Ethel's Lounge is a bar in uptown Waterloo, the central business district of Waterloo, Ontario, Canada. It is located at 114 King St N.

== History ==
Restaurateur Glenn Smith had previously run the blues club Pop the Gator (1989–1994) and the bar Circus Room (1992–1994). Smith opened Ethel's Lounge in 1994. Smith picked the location for its desirable location in the city, as well as its parking. Smith wanted the food to feel home-cooked, as opposed to typical bar food. Every year, the bar runs the "Tray Race", a relay race for charity where contestants balance trays of water bottles. On St. Patrick's Day 2019, a concert poster was stolen from the bar.
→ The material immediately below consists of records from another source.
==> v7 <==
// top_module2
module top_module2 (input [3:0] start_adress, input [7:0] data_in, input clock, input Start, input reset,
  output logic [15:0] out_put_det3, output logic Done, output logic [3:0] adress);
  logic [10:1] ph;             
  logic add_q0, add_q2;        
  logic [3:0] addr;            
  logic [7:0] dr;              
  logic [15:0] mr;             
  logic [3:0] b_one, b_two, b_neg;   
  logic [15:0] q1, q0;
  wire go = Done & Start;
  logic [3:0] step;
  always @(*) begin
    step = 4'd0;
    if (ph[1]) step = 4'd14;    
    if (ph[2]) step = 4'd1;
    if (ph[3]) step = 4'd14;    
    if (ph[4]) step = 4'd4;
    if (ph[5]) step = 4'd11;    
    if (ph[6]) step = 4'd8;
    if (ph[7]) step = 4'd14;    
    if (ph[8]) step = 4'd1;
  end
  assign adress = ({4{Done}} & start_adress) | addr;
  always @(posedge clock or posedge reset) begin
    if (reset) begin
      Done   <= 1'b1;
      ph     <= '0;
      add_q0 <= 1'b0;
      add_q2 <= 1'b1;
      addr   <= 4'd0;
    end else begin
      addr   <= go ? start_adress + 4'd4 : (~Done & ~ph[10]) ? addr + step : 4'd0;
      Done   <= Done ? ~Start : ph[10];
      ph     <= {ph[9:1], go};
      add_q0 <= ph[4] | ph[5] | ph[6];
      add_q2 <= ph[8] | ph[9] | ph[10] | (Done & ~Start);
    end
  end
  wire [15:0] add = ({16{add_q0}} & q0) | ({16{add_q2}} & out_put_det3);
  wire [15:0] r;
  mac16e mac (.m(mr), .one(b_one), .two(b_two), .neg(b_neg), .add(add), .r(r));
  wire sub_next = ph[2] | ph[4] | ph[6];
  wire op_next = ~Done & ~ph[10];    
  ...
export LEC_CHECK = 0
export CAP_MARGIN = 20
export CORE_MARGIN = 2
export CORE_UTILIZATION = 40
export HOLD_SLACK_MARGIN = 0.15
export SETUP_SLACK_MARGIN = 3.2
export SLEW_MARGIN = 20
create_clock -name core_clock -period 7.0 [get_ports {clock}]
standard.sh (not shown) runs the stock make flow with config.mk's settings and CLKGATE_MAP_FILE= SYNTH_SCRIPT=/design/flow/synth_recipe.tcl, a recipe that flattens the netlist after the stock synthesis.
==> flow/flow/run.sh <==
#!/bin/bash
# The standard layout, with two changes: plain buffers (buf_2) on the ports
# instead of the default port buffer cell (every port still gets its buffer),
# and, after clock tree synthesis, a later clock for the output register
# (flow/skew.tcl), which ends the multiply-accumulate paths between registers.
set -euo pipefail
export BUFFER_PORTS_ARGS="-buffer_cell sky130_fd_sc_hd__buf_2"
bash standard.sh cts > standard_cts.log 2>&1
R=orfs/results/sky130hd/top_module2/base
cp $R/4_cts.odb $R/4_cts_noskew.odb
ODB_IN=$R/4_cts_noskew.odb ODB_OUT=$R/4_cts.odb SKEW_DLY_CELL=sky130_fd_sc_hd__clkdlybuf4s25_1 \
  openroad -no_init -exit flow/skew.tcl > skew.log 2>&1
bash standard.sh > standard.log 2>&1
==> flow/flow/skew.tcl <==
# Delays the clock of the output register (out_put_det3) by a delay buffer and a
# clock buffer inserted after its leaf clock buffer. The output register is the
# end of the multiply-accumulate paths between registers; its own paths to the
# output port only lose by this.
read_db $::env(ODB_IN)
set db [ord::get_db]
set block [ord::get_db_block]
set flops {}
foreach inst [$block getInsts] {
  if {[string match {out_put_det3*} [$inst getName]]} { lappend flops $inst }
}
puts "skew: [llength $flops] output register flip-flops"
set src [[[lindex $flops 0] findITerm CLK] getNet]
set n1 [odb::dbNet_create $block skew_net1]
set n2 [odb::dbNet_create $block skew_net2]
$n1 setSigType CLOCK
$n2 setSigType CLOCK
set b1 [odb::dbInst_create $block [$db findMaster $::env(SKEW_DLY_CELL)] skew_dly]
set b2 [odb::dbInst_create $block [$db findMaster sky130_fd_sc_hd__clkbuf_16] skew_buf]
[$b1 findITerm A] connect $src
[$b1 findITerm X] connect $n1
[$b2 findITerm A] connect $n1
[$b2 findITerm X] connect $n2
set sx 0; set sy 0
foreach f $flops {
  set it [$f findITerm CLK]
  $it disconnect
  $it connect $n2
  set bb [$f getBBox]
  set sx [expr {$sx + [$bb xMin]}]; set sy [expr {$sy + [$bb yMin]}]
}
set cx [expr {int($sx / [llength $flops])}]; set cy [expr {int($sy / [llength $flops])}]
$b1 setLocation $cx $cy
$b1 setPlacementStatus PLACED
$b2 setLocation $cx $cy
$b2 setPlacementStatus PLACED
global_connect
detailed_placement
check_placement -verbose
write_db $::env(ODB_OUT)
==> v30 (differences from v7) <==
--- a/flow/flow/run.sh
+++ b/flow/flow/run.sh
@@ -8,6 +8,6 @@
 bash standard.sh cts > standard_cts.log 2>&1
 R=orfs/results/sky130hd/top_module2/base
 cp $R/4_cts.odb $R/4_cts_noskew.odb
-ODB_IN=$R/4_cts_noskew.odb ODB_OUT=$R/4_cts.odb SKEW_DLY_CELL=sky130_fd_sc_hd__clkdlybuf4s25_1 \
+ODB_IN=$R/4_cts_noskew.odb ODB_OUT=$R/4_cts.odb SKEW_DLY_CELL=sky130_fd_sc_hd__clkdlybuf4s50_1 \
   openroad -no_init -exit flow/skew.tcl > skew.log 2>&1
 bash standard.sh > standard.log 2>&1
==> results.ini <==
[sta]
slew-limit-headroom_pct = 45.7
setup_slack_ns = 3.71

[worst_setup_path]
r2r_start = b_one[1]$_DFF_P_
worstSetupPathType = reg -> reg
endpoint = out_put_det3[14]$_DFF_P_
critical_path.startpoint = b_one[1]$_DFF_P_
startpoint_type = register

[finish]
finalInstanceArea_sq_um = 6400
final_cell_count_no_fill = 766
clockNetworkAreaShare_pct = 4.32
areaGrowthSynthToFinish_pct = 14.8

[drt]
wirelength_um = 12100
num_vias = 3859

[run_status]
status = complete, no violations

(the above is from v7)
Source: an optimization exercise on an open RTL-to-GDS flow (aim: a short achievable clock period). Production flows keep margins and buffers that such runs may drop.
Only simulation tests tie the RTL to the original design; equivalence was not proved.
The clock input has no modelled driver; a real chip could not lean on it and would need a root buffer or a full tree.

==> flow/design.v (excerpt) <==
module mtm_Alu (
    input  wire clk,    
    input  wire rst_n,  
    input  wire sin,    
    output wire sout    
);
wire [7:0]  ab_wr;
wire [7:0]  ab_byte;
wire        step_inv;
wire [6:0]  step;
wire        step_flags;
wire        step_crc;
wire [2:0]  op;
wire        rst_q_n;
wire        d_res, d_c9, d_a5, d_93;
wire [31:0] C;
wire [7:0]  ctl_byte;
mtm_Alu_deserializer u_mtm_Alu_deserializer(
  .clk        (clk),
  .rst_n      (rst_n),
  .sin        (sin),
  .rst_q_n    (rst_q_n),
  .ab_wr      (ab_wr),
  .ab_byte    (ab_byte),
  .step_inv   (step_inv),
  .step       (step),
  .op         (op),
  .res        (d_res),
  .e_c9       (d_c9),
  .e_a5       (d_a5),
  .e_93       (d_93)
);
mtm_Alu_core u_mtm_Alu_core(
  .clk        (clk),
  .ab_wr      (ab_wr),
  .ab_byte    (ab_byte),
  .step_inv   (step_inv),
  .step       (step),
  .step_flags (step_flags),
  .step_crc   (step_crc),
  .op         (op),
  .C          (C),
  .ctl_byte   (ctl_byte)
);
mtm_Alu_serializer u_mtm_Alu_serializer(
  .clk        (clk),
  ...
export LEC_CHECK = 0
export CAP_MARGIN = 20
export CORE_MARGIN = 2
export CORE_UTILIZATION = 60
export PLACE_DENSITY = 0.75
export SLEW_MARGIN = 20
export SYNTH_HIERARCHICAL = 1
export SYNTH_MINIMUM_KEEP_SIZE = 0
create_clock -name core_clock -period 8.0 [get_ports {clk}]
standard.sh (not shown) runs the stock make flow with config.mk's settings and CLKGATE_MAP_FILE= SYNTH_SCRIPT=/design/flow/synth_recipe.tcl, a recipe that flattens the netlist after the stock synthesis.
==> flow/flow/run.sh <==
#!/bin/bash
# Standard layout with two changes:
#  - timing repair aims below the clock period (SETUP_SLACK_MARGIN),
#  - after CTS, flow/cts_post.tcl rebuilds the clock tree as two levels
#    of clock inverters: the clock port drives 4, each drives 2, each
#    drives a cluster of flip-flops.
# All tool output goes to standard_flow.log here and ORFS's own logs.
set -euo pipefail
here=$(pwd)
export MY_CTS_N2=3
bash standard.sh SETUP_SLACK_MARGIN=6 POST_CTS_TCL="$here/flow/cts_post.tcl" finish > standard_flow.log 2>&1
==> flow/flow/cts_post.tcl <==
# POST_CTS hook: replace the clock tree TritonCTS built with a shallow,
# balanced tree of clock inverter pairs: the clock port drives 4 clock
# inverters (level 1), each at the middle of a quarter of the flip-flops
# (balanced k-means on their placed locations); each drives 2 clock
# inverters (level 2), each at the middle of half of that quarter and
# driving its flip-flops. Every flip-flop sees the clock through the same
# two inversions. Then legalize and repair timing again.
set n1 4
set n2 2
set cell1 sky130_fd_sc_hd__clkinv_16
set cell2 sky130_fd_sc_hd__clkinv_8
if {[info exists ::env(MY_CTS_N2)]} { set n2 $::env(MY_CTS_N2) }
if {[info exists ::env(MY_CTS_CELL2)]} { set cell2 $::env(MY_CTS_CELL2) }

set db [ord::get_db]
set block [ord::get_db_block]
set clk [$block findNet clk]

# walk the clock network from the port: buffers, their nets, the sinks
set sinks {}
set bufs {}
set nets {}
set todo [list $clk]
while {[llength $todo]} {
  set n [lindex $todo 0]
  set todo [lrange $todo 1 end]
  foreach it [$n getITerms] {
    if {![$it isInputSignal] && [$it getIoType] ne "INPUT"} { continue }
    set inst [$it getInst]
    set m [$inst getMaster]
    set mname [$m getName]
    if {[$m isSequential] || [string match "*df*" $mname]} {
      lappend sinks $it
    } else {
      lappend bufs $inst
      foreach ot [$inst getITerms] {
        if {[$ot getIoType] eq "OUTPUT"} {
          set on [$ot getNet]
          if {$on ne "NULL"} { lappend nets $on; lappend todo $on }
        }
      }
    }
  }
}
puts "MYCTS: [llength $sinks] sinks, [llength $bufs] tree cells removed, [llength $nets] nets"
foreach it $sinks { $it disconnect }
foreach b $bufs { odb::dbInst_destroy $b }
foreach n $nets { odb::dbNet_destroy $n }


# balanced k-means: pts is a list of {x y}; returns {assignment centers}
proc kmeans {pts k} {
  set n [llength $pts]
  set order [lsort -real -indices [lmap p $pts {expr {[lindex $p 0] + 0.7 * [lindex $p 1]}}]]
  set cs {}
  for {set j 0} {$j < $k} {incr j} {
    lappend cs [lindex $pts [lindex $order [expr {int(($j + 0.5) * $n / $k)}]]]
  }
  set cap [expr {int(ceil(1.0 * $n / $k))}]
  set asg [lrepeat $n 0]
  for {set iter 0} {$iter < 40} {incr iter} {
    set cand {}
    for {set i 0} {$i < $n} {incr i} {
      set p [lindex $pts $i]
      for {set j 0} {$j < $k} {incr j} {
        set c [lindex $cs $j]
        lappend cand [list [expr {abs([lindex $p 0] - [lindex $c 0]) + abs([lindex $p 1] - [lindex $c 1])}] $i $j]
      }
    }
    set cand [lsort -real -index 0 $cand]
    set asg [lrepeat $n -1]
    set cnt [lrepeat $k 0]
    foreach c $cand {
      lassign $c d i j
      if {[lindex $asg $i] >= 0 || [lindex $cnt $j] >= $cap} { continue }
      lset asg $i $j
      lset cnt $j [expr {[lindex $cnt $j] + 1}]
    }
    set ncs {}
    for {set j 0} {$j < $k} {incr j} {
      set sx 0.0; set sy 0.0; set m 0
      for {set i 0} {$i < $n} {incr i} {
        if {[lindex $asg $i] == $j} {
          set sx [expr {$sx + [lindex $pts $i 0]}]
          set sy [expr {$sy + [lindex $pts $i 1]}]
          incr m
        }
      }
      if {$m} { lappend ncs [list [expr {$sx / $m}] [expr {$sy / $m}]] } else { lappend ncs [lindex $cs $j] }
    }
    set cs $ncs
  }
  return [list $asg $cs]
}

proc place_at {inst master xy} {
  lassign $xy x y
  $inst setLocation [expr {int($x - [$master getWidth] / 2)}] [expr {int($y - [$master getHeight] / 2)}]
  $inst setPlacementStatus PLACED
}

set pts {}
foreach it $sinks {
  set bb [[$it getInst] getBBox]
  lappend pts [list [expr {([$bb xMin] + [$bb xMax]) / 2.0}] [expr {([$bb yMin] + [$bb yMax]) / 2.0}]]
}
set m1 [$db findMaster $cell1]
set m2 [$db findMaster $cell2]
lassign [kmeans $pts $n1] asg1 cs1
for {set a 0} {$a < $n1} {incr a} {
  set idx {}
  for {set i 0} {$i < [llength $pts]} {incr i} {
    if {[lindex $asg1 $i] == $a} { lappend idx $i }
  }
  set inv1 [odb::dbInst_create $block $m1 "clkinv_my_$a"]
  set net1 [odb::dbNet_create $block "clknet_my_$a"]
  $net1 setSigType CLOCK
  [$inv1 findITerm A] connect $clk
  [$inv1 findITerm Y] connect $net1
  place_at $inv1 $m1 [lindex $cs1 $a]
  lassign [kmeans [lmap i $idx {lindex $pts $i}] $n2] asg2 cs2
  for {set b 0} {$b < $n2} {incr b} {
    set inv2 [odb::dbInst_create $block $m2 "clkinv_my_${a}_$b"]
    set net2 [odb::dbNet_create $block "clknet_my_${a}_$b"]
    $net2 setSigType CLOCK
    [$inv2 findITerm A] connect $net1
    [$inv2 findITerm Y] connect $net2
    place_at $inv2 $m2 [lindex $cs2 $b]
    set c 0
    for {set j 0} {$j < [llength $idx]} {incr j} {
      if {[lindex $asg2 $j] == $b} {
        [lindex $sinks [lindex $idx $j]] connect $net2
        incr c
      }
    }
    puts "MYCTS: group $a.$b: $c flip-flops"
  }
}
$clk setSigType CLOCK

detailed_placement
check_placement -verbose
estimate_parasitics -placement
report_clock_skew
repair_timing_helper
detailed_placement
check_placement -verbose
estimate_parasitics -placement
report_clock_skew
report_worst_slack -max
report_worst_slack -min
==> next run, changes <==
--- a/flow/flow/run.sh
+++ b/flow/flow/run.sh
@@ -9,3 +9,2 @@
 here=$(pwd)
-export MY_CTS_N2=3
 bash standard.sh SETUP_SLACK_MARGIN=6 POST_CTS_TCL="$here/flow/cts_post.tcl" finish > standard_flow.log 2>&1
--- a/flow/flow/cts_post.tcl
+++ b/flow/flow/cts_post.tcl
@@ -11,4 +11,2 @@
 set cell2 sky130_fd_sc_hd__clkinv_8
-if {[info exists ::env(MY_CTS_N2)]} { set n2 $::env(MY_CTS_N2) }
-if {[info exists ::env(MY_CTS_CELL2)]} { set cell2 $::env(MY_CTS_CELL2) }
 
Routed wire length hardly moves.
Via count stays flat.
Clock skew drops by 8.2 ps.
Global-route usage stays flat.
Sequential share of layout area increases by 0.27 points.
No run of this note takes its clock network from TritonCTS; it comes from the design's own scripts or RTL.

-- what the ideal ports hide --
The flow's constraints put no driver on any port. The routed layouts listed below were extracted and timed again, unchanged, in two steps.
Step 1 (the two cells are an assumption about what drives the block):
set clk [get_ports {clk}]
set_driving_cell -lib_cell sky130_fd_sc_hd__clkbuf_16 $clk
set_driving_cell -lib_cell sky130_fd_sc_hd__buf_2 [delete_from_list [all_inputs] $clk]
Step 2 moves the port delays by t, midway between the first and last clock arrival at a register: inputs arrive t later, outputs are due t later. That takes back most of the time a late clock gives input paths.
a / b / c = no drivers / after step 1 / after step 2; a / b = the first two.
run | t, ns | setup slack, ns | worst slew at a driven data input, ns
the first run | 0.349 | 5.856 / 5.640 / 5.849 | 0.04
the second run | 0.337 | 5.856 / 5.649 / 5.856 | 0.04
After both steps setup and hold are still met in every run listed. The setup slack of the first run, which loses most, moves by -0.216 ns with the drivers and by -0.007 ns with both steps.
This design comes from an exercise in tuning for small area and a short achievable clock period on the open sky130 flow, not from production work. Where RTL was checked, it was by simulation tests only, not by an equivalence proof against the original.

// sigmoid
module sigmoid(
	input wire clk,
	input wire reset,
	input wire enable,
	input wire [17:0] x1,
	output reg [15:0] fixed_op
	);
Size: about 14 flip-flops, ~37 I/O pins, roughly 3000 sq um of cells after synthesis.
==> flow/config.mk <==
export PLATFORM = sky130hd
export DESIGN_NAME = sigmoid
export DESIGN_NICKNAME = sigmoid
export VERILOG_FILES = /design/flow/design.v
export SDC_FILE = /design/flow/constraint.sdc
export NUM_CORES = 4
export LEC_CHECK = 0
export ABC_AREA = 1
export CAP_MARGIN = 20
export CORE_MARGIN = 2
export CORE_UTILIZATION = 60
export CTS_BUF_LIST = sky130_fd_sc_hd__clkbuf_4
export SLEW_MARGIN = 20
export SYNTH_HIERARCHICAL = 1
==> flow/constraint.sdc <==
create_clock -name core_clock -period 14.0 [get_ports {clk}]
set_input_delay 2.8000 -clock core_clock [delete_from_list [all_inputs] [get_ports {clk}]]
set_output_delay 2.8000 -clock core_clock [all_outputs]
set_load 0.01 [all_outputs]
standard.sh (not shown) runs the stock make flow with config.mk's settings and CLKGATE_MAP_FILE= SYNTH_SCRIPT=/design/flow/synth_recipe.tcl, a recipe that flattens the netlist after the stock synthesis.
==> flow/flow/run.sh <==
#!/bin/bash
# The standard layout, with plain buffers (buf_1) on the ports instead of the
# default delay-cell buffers.  The make output goes to standard.log; ORFS keeps
# each step's log under orfs/logs/.
set -euo pipefail
bash standard.sh BUFFER_PORTS_ARGS="-buffer_cell sky130_fd_sc_hd__buf_1" finish > standard.log 2>&1
The baseline produced a clean layout.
The bar has been described as a "local favourite".

== Decoration ==
The bar's decor has stayed relatively the same since its opening in 1994. Smith was inspired by American dive bars from the 1950s to 70s, and named the bar after a 70s blues bar of the same name in Detroit. Adam Jackson of the Waterloo Chronicle described it as "a time machine of sorts". The bar is decorated with concert posters, pop culture and pieces of local history, such as John Belushi’s shoes and socks. The bar's neon sign, taken from the Detroit Ethel's Lounge, has been described as "iconic".